Binding of fluoride by yeast enolase.

The kinetics of fluoride binding by yeast enolase have been examined by direct measurement of equilibrium fluoride (F) concentrations with an ion-specific electrode. Mg2+ and inorganic phosphate (Pi) affect the binding of F, and evidence is presented for an ordered binding mechanism in which phosphate and F interact with conformational and catalytic Mg2+ species, with the overall formation of a quaternary complex. A maximum of four atoms of F were bound per enzyme dimer, and the data point to the nonequivalent binding of pairs of F atoms. The dissociation constants were 5.0 X 10(-4) M and 8.2 X 10(-5) M for the first and second pairs of F atoms, respectively. The first pair of binding sites was filled when the ratio of phosphate ions/enolase dimer exceeded 2 and appeared to involve the pair of conformation Mg2+ ions.

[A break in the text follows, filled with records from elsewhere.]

==> config.mk <==
export PLATFORM = sky130hd
export DESIGN_NAME = sbg_weigh
export DESIGN_NICKNAME = d
export VERILOG_FILES = /design/src/design/sbg_pkg.sv /design/src/design/sbg_weigh.sv
export SDC_FILE = /design/constraint.sdc
export NUM_CORES = 2
export LEC_CHECK = 0
export BUFFER_PORTS_ARGS = -buffer_cell sky130_fd_sc_hd__buf_4
export CORE_AREA = 2 2 233 235
export CTS_BUF_LIST = sky130_fd_sc_hd__clkbuf_16
export DETAILED_ROUTE_END_ITERATION = 16
export DIE_AREA = 0 0 235 237
export HOLD_SLACK_MARGIN = 0.12
export PLACE_DENSITY = 0.8
export SETUP_SLACK_MARGIN = 0.5
export SYNTH_ARGS = -nofsm -noshare
export SYNTH_HDL_FRONTEND = slang
export SYNTH_SLANG_ARGS = --single-unit
==> constraint.sdc <==
create_clock -name i_clk -period 6.7 [get_ports i_clk]
set_clock_uncertainty 0.2 [all_clocks]
set_input_delay 1.005 -clock i_clk [delete_from_list [all_inputs] [get_ports i_clk]]
set_output_delay 1.005 -clock i_clk [all_outputs]
set_load 0.005 [all_outputs]
==> src/design/sbg_pkg.sv <==
`timescale 1ns / 1ps

package sbg_pkg;

    // field widths
    localparam int OP_W   = 2;
    localparam int IDX_W  = 11;
    localparam int POW_W  = 64;
    localparam int WGT_W  = 17;
    localparam int BAND_W = 7;
    localparam int HALF_W = 32;
    localparam int FRAC_W = 16;
    localparam int PROD_W = HALF_W + WGT_W;

    // input tdata layout, lowest bit first
    localparam int SLOT_LSB  = 0;
    localparam int POWER_LSB = SLOT_LSB + IDX_W;
    localparam int LBIN_LSB  = POWER_LSB + POW_W;
    localparam int UBIN_LSB  = LBIN_LSB + IDX_W;
    localparam int LWGT_LSB  = UBIN_LSB + IDX_W;
    localparam int UWGT_LSB  = LWGT_LSB + WGT_W;
    localparam int IN_USED_W = UWGT_LSB + WGT_W;
    localparam int IN_TDATA_W = ((IN_USED_W + 7) / 8) * 8;

    // output tdata layout, lowest bit first
    localparam int OBAND_LSB  = 0;
    localparam int OPOWER_LSB = OBAND_LSB + BAND_W;
    localparam int OUT_USED_W = OPOWER_LSB + POW_W;
    localparam int OUT_TDATA_W = ((OUT_USED_W + 7) / 8) * 8;
    localparam int OUT_PAD_W  = OUT_TDATA_W - OUT_USED_W;

    typedef enum logic [OP_W-1:0] {
        OP_LOAD_BIN  = 2'd0,
        OP_LOAD_BAND = 2'd1,
        OP_COMPUTE   = 2'd2
    } t_opcode;

    typedef enum logic [2:0] {
        S_IDLE,
        S_TAB,
        S_EDGE_RD,
        S_EDGE_GO,
        S_EDGE_WAIT,
        S_SUM,
        S_OUT
    } t_state;

    typedef enum logic [1:0] {
        PH_LO,
        PH_HI,
        PH_FIN
    } t_wphase;

    // one band table row
    typedef struct packed {
        logic [WGT_W-1:0] lo_w;
        logic [WGT_W-1:0] up_w;
        logic [IDX_W-1:0] lo_bin;
        logic [IDX_W-1:0] up_bin;
    } t_band;

    // add that clamps at all ones
    function automatic logic [POW_W-1:0] sat_add(input logic [POW_W-1:0] a,
                                                 input logic [POW_W-1:0] b);
        logic [POW_W:0] s;
        s = {1'b0, a} + {1'b0, b};
        return s[POW_W] ? {POW_W{1'b1}} : s[POW_W-1:0];
    endfunction

endpackage

==> src/design/sbg_weigh.sv <==
`timescale 1ns / 1ps

// edge weighting: (power * weight) >> 16, saturated, one shared 32x17 multiplier
module sbg_weigh (
    input  logic                       i_clk,
    input  logic                       i_rst_n,
    input  logic                       i_start,
    input  logic [sbg_pkg::POW_W-1:0]  i_power,
    input  logic [sbg_pkg::WGT_W-1:0]  i_weight,
    output logic                       o_done,
    output logic [sbg_pkg::POW_W-1:0]  o_term
);

    logic                        r_busy;
    logic                        r_done;
    sbg_pkg::t_wphase            r_ph;
    logic [sbg_pkg::POW_W-1:0]   r_p;
    logic [sbg_pkg::WGT_W-1:0]   r_w;
    logic [sbg_pkg::PROD_W-1:0]  r_plo;
    logic [sbg_pkg::PROD_W-1:0]  r_phi;
    logic [sbg_pkg::POW_W-1:0]   r_term;

    logic [sbg_pkg::HALF_W-1:0]  mul_a;
    logic [sbg_pkg::PROD_W-1:0]  prod;
    logic [sbg_pkg::POW_W:0]     wsum;
    logic [sbg_pkg::POW_W-1:0]   wterm;

    // low half on the first pass, high half on the second
    always_comb begin
        mul_a = (r_ph == sbg_pkg::PH_LO) ? r_p[sbg_pkg::HALF_W-1:0]
                                         : r_p[sbg_pkg::POW_W-1:sbg_pkg::HALF_W];
        prod  = sbg_pkg::PROD_W'(mul_a) * sbg_pkg::PROD_W'(r_w);
    end

    // recombine partial products; high product at or above 2^48 saturates
    always_comb begin
        wsum = {1'b0, r_phi[sbg_pkg::PROD_W-2:0], {sbg_pkg::FRAC_W{1'b0}}}
             + (sbg_pkg::POW_W+1)'(r_plo[sbg_pkg::PROD_W-1:sbg_pkg::FRAC_W]);
        wterm = (r_phi[sbg_pkg::PROD_W-1] || wsum[sbg_pkg::POW_W])
              ? {sbg_pkg::POW_W{1'b1}} : wsum[sbg_pkg::POW_W-1:0];
    end

    // phase sequencer
    always_ff @(posedge i_clk) begin
        if (!i_rst_n) begin
            r_busy <= 1'b0;
            r_done <= 1'b0;
            r_ph   <= sbg_pkg::PH_LO;
        end else begin
            r_done <= r_busy && (r_ph == sbg_pkg::PH_FIN);
            if (i_start) begin
                r_busy <= 1'b1;
                r_ph   <= sbg_pkg::PH_LO;
            end else if (r_busy) begin
                case (r_ph)
                    sbg_pkg::PH_LO:  r_ph <= sbg_pkg::PH_HI;
                    sbg_pkg::PH_HI:  r_ph <= sbg_pkg::PH_FIN;
                    default: begin
                        r_busy <= 1'b0;
                        r_ph   <= sbg_pkg::PH_LO;
                    end
                endcase
            end
        end
    end

    // operand and product registers
    always_ff @(posedge i_clk) begin
        if (i_start) begin
            r_p <= i_power;
            r_w <= i_weight;
        end
        if (r_busy && r_ph == sbg_pkg::PH_LO) begin
            r_plo <= prod;
        end
        if (r_busy && r_ph == sbg_pkg::PH_HI) begin
            r_phi <= prod;
        end
        if (r_busy && r_ph == sbg_pkg::PH_FIN) begin
            r_term <= wterm;
        end
    end

    assign o_done = r_done;
    assign o_term = r_term;

endmodule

The binding of the second pair of F atoms followed the binding of catalytic Mg2+ in the presence of Pi and, furthermore, appeared to exhibit positive cooperativity with respect to F. The data suggest, also, that the binding of Pi may involve sequential addition of Pi pairs to the different Mg2+ species on the enzyme. F binding was at a maximum between pH 5.5 and pH 6.0, consistent with an involvement of the monovalent form of Pi. In the absence of added Pi, (MgF)+ appeared to be the preferred ligand. Addition of the enzyme substrate 2-phosphoglycerate led to the release of bound F. These findings are consistent with the known patterns of inhibition of enzymatic activity by F.